Aggiornamento: 2 nov 2023

"Scrivo questa mia per esprimere finalmente la sconfitta. La disfatta. Il profondo senso di smarrimento e di abbandono che provo da mesi a essere abitante di corso Giulio Cesare. Siamo reclusi. Siamo ostaggi”. Un cittadino di Barriera invia una lettera al giornale la Repubblica in cui sfoga il proprio sconforto di fronte al degrado che sta investendo il quartiere con sempre maggiore forza d’urto. La sua è una fotografia efficace di quello che i residenti sono costretti a vedere e sopportare, tutti i giorni a tutte le ore, in ogni angolo della zona. Potente la zoomata sul triangolo del crack: in corso Giulio Cesare 167 c’è un palazzo dello spaccio dove i tossici sono in coda con i soldi in mano, in via Sandigliano i drogati si fanno di crack davanti agli occhi di chi passa (donne che fanno la spesa, bambini usciti da scuola, anziani), a ogni ora. Non va meglio in via Sempione e via Lauro Rossi, prese d’assalto dai frequentatori dei bangla market (almeno sette) che, strapieni di birra non si fanno scrupolo di svuotare la propria vescica contro i cassonetti, per la gioia di chi in estate è costretto a vivere con le finestre chiuse per non sentire il fetore.
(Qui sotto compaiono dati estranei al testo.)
===== src/rtl/calc_pkg.sv =====
// Shared definitions for the calculator carry path: default operand width,
// number of prefix levels, and the bundle that travels down the prefix pipeline.
package calc_pkg;

  localparam int CALC_WIDTH = 16;
  localparam int CALC_LOG2W = 4;

  // One pipeline stage worth of state. p_orig and cin ride along untouched
  // so the final sum can be formed; p_grp/g_grp are the group propagate and
  // generate terms being combined level by level.
  typedef struct packed {
    logic [CALC_WIDTH-1:0] p_orig;
    logic [CALC_WIDTH-1:0] p_grp;
    logic [CALC_WIDTH-1:0] g_grp;
    logic                  cin;
    logic                  valid;
  } stage_t;

  // Build the stage-0 bundle: carry-in is folded into bit 0's generate term,
  // which turns the whole network into a pure prefix problem.
  function automatic stage_t fold_cin(input logic [CALC_WIDTH-1:0] p,
                                      input logic [CALC_WIDTH-1:0] g,
                                      input logic                  cin,
                                      input logic                  valid);
    stage_t s;
    s.p_orig   = p;
    s.p_grp    = p;
    s.g_grp    = g;
    s.g_grp[0] = g[0] | (p[0] & cin);
    s.cin      = cin;
    s.valid    = valid;
    return s;
  endfunction

endpackage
Il cittadino fa notare con sconcerto che la propria figlia di sei anni ha già visto gli organi genitali di persone, appartenenti ad almeno dieci nazionalità, che orinano a cielo aperto senza alcun pudore. Tra corso Vercelli, via Martorelli e corso Palermo lo spettacolo si compone di scene poco edificanti: nordafricani che bighellonano al bar dei brasiliani, rom che rovistano nei bidoni della spazzatura buttando tutto all’aria, ubriachi che abbandonano bottiglie vuote sui marciapiedi. “Questa, signori, è integrazione? – aggiunge il cittadino di Barriera -. E’ segregazione. Mi piacerebbe dire che questa è anarchia, ma così non è. Perché questo è un quartiere ormai in mano alla mafia. È un quartiere che basa la sua economia sul commercio all’ingrosso e al dettaglio delle droghe pesanti. Ed è sotto gli occhi di tutti”. La lettera si conclude poi con la constatazione che o non si può più fare niente e quindi lo stato ha fallito oppure non si vuole far niente perché si è conniventi: "la questura, la politica, qualcuno trae giovamento (evidentemente economico, pecunia non olet), da questo mercato della droga a cielo aperto".